━━━━━ Extracted material ━━━━━

`src/rtl/mem_bus_pkg.sv`:
```
// Shared encodings and default widths for the backing-memory arbiter.
package mem_bus_pkg;

    localparam int AW_DEF = 32;
    localparam int DW_DEF = 64;

    typedef enum logic [1:0] {
        IDLE = 2'd0,
        REQ  = 2'd1,
        RESP = 2'd2,
        ERR  = 2'd3
    } state_t;

    typedef enum logic {
        OWN_I = 1'b0,
        OWN_D = 1'b1
    } owner_t;

endpackage

```
`src/rtl/mem_arbiter_rr_arb2.sv`:
```
// Two-way picker for the fetch (i) and data (d) requesters.
// Round-robin by default; PRIO_D=1 makes d win every tie.
module rr_arb2 import mem_bus_pkg::*; #(
    parameter int PRIO_D = 0
) (
    input  logic req_i,
    input  logic req_d,
    input  logic last_grant,
    output logic grant_i,
    output logic grant_d
);

    // d wins when alone, when fixed-priority, or when i had the last turn
    always_comb begin
        grant_d = req_d && (!req_i || (PRIO_D != 0) || (last_grant == OWN_I));
        grant_i = req_i && !grant_d;
    end

endmodule

```
`src/rtl/mem_arbiter.sv`:
```
// Shares one memory port between the icache refill port and the dcache port.
// One transaction in flight; a response timeout returns an error to the owner
// and drains the late downstream response before the next grant.
module mem_arbiter import mem_bus_pkg::*; #(
    parameter int AW      = AW_DEF,
    parameter int DW      = DW_DEF,
    parameter int PRIO_D  = 0,
    parameter int TIMEOUT = 256
) (
    input  logic              clk,
    input  logic              rst,
    input  logic [AW-1:0]     i_addr,
    input  logic              i_avalid,
    output logic              i_aready,
    input  logic [DW-1:0]     i_wdata,
    input  logic [DW/8-1:0]   i_wstrb,
    output logic [DW-1:0]     i_rdata,
    output logic              i_bvalid,
    input  logic              i_bready,
    output logic              i_err,
    input  logic [AW-1:0]     d_addr,
    input  logic              d_avalid,
    output logic              d_aready,
    input  logic [DW-1:0]     d_wdata,
    input  logic [DW/8-1:0]   d_wstrb,
    output logic [DW-1:0]     d_rdata,
    output logic              d_bvalid,
    input  logic              d_bready,
    output logic              d_err,
    output logic [AW-1:0]     m_addr,
    output logic              m_avalid,
    input  logic              m_aready,
    output logic [DW-1:0]     m_wdata,
    output logic [DW/8-1:0]   m_wstrb,
    input  logic [DW-1:0]     m_rdata,
    input  logic              m_bvalid,
    output logic              m_bready,
    output logic              busy
);

    localparam int SW = DW / 8;
    // One spare bit: the timer may step one past TIMEOUT-1 when the request
    // handshake lands exactly on the last allowed cycle.
    localparam int TW = $clog2(TIMEOUT) + 1;

    state_t          state_reg, state_next;
    logic            owner_reg, owner_next;
    logic            last_grant_reg, last_grant_next;
    logic [TW-1:0]   timer_reg, timer_next;
    logic            drain_reg, drain_next;
    logic [AW-1:0]   addr_reg, addr_next;
    logic [DW-1:0]   wdata_reg, wdata_next;
    logic [SW-1:0]   wstrb_reg, wstrb_next;
    logic            grant_i, grant_d;
    logic            own_bready;
    logic            timed_out;

    rr_arb2 #(.PRIO_D(PRIO_D)) u_pick (
        .req_i      (i_avalid),
        .req_d      (d_avalid),
        .last_grant (last_grant_reg),
        .grant_i    (grant_i),
        .grant_d    (grant_d)
    );

    assign own_bready = (owner_reg == OWN_D) ? d_bready : i_bready;
    assign timed_out  = (timer_reg >= TW'(TIMEOUT - 1));
    assign m_addr     = addr_reg;
    assign m_wdata    = wdata_reg;
    assign m_wstrb    = wstrb_reg;
    assign busy       = (state_reg != IDLE) || drain_reg;

    // State, ownership, timer and latched request fields
    always_ff @(posedge clk or negedge rst) begin
        if (!rst) begin
            state_reg      <= IDLE;
            owner_reg      <= OWN_I;
            last_grant_reg <= OWN_D;
            timer_reg      <= '0;
            drain_reg      <= 1'b0;
            addr_reg       <= '0;
            wdata_reg      <= '0;
            wstrb_reg      <= '0;
        end else begin
            state_reg      <= state_next;
            owner_reg      <= owner_next;
            last_grant_reg <= last_grant_next;
            timer_reg      <= timer_next;
            drain_reg      <= drain_next;
            addr_reg       <= addr_next;
            wdata_reg      <= wdata_next;
            wstrb_reg      <= wstrb_next;
        end
    end

    // Next-state logic plus requester/downstream handshake outputs
    always_comb begin
        state_next      = state_reg;
        owner_next      = owner_reg;
        last_grant_next = last_grant_reg;
        timer_next      = timer_reg;
        drain_next      = drain_reg;
        addr_next       = addr_reg;
        wdata_next      = wdata_reg;
        wstrb_next      = wstrb_reg;
        i_aready        = 1'b0;
        d_aready        = 1'b0;
        i_bvalid        = 1'b0;
        d_bvalid        = 1'b0;
        i_err           = 1'b0;
        d_err           = 1'b0;
        i_rdata         = '0;
        d_rdata         = '0;
        m_avalid        = 1'b0;
        m_bready        = drain_reg;

        // A response orphaned by a timeout is swallowed here
        if (drain_reg && m_bvalid) begin
            drain_next = 1'b0;
        end

        case (state_reg)
            IDLE: begin
                if (!drain_reg && (grant_i || grant_d)) begin
                    // aready is combinational, so mask it while reset is held
                    i_aready        = grant_i & rst;
                    d_aready        = grant_d & rst;
                    owner_next      = grant_d ? OWN_D : OWN_I;
                    last_grant_next = grant_d ? OWN_D : OWN_I;
                    addr_next       = grant_d ? d_addr  : i_addr;
                    wdata_next      = grant_d ? d_wdata : i_wdata;
                    wstrb_next      = grant_d ? d_wstrb : i_wstrb;
                    timer_next      = '0;
                    state_next      = REQ;
                end
            end
            REQ: begin
                m_avalid   = 1'b1;
                timer_next = timer_reg + TW'(1);
                if (m_aready) begin
                    state_next = RESP;
                end else if (timed_out) begin
                    state_next = ERR;
                end
            end
            RESP: begin
                m_bready   = own_bready;
                timer_next = timer_reg + TW'(1);
                if (owner_reg == OWN_D) begin
                    d_bvalid = m_bvalid;
                    d_rdata  = m_bvalid ? m_rdata : '0;
                end else begin
                    i_bvalid = m_bvalid;
                    i_rdata  = m_bvalid ? m_rdata : '0;
                end
                if (m_bvalid && own_bready) begin
                    state_next = IDLE;
                end else if (timed_out) begin
                    state_next = ERR;
                    drain_next = 1'b1;
                end
            end
            ERR: begin
                if (owner_reg == OWN_D) begin
                    d_bvalid = 1'b1;
                    d_err    = 1'b1;
                end else begin
                    i_bvalid = 1'b1;
                    i_err    = 1'b1;
                end
                if (own_bready) begin
                    state_next = IDLE;
                end
            end
        endcase
    end

endmodule

```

━━━━━

◆ Your goal ◆
If a line contains the string "response", it counts toward the total; state that total for the records above and nothing more.

◆ Expected output ◆
3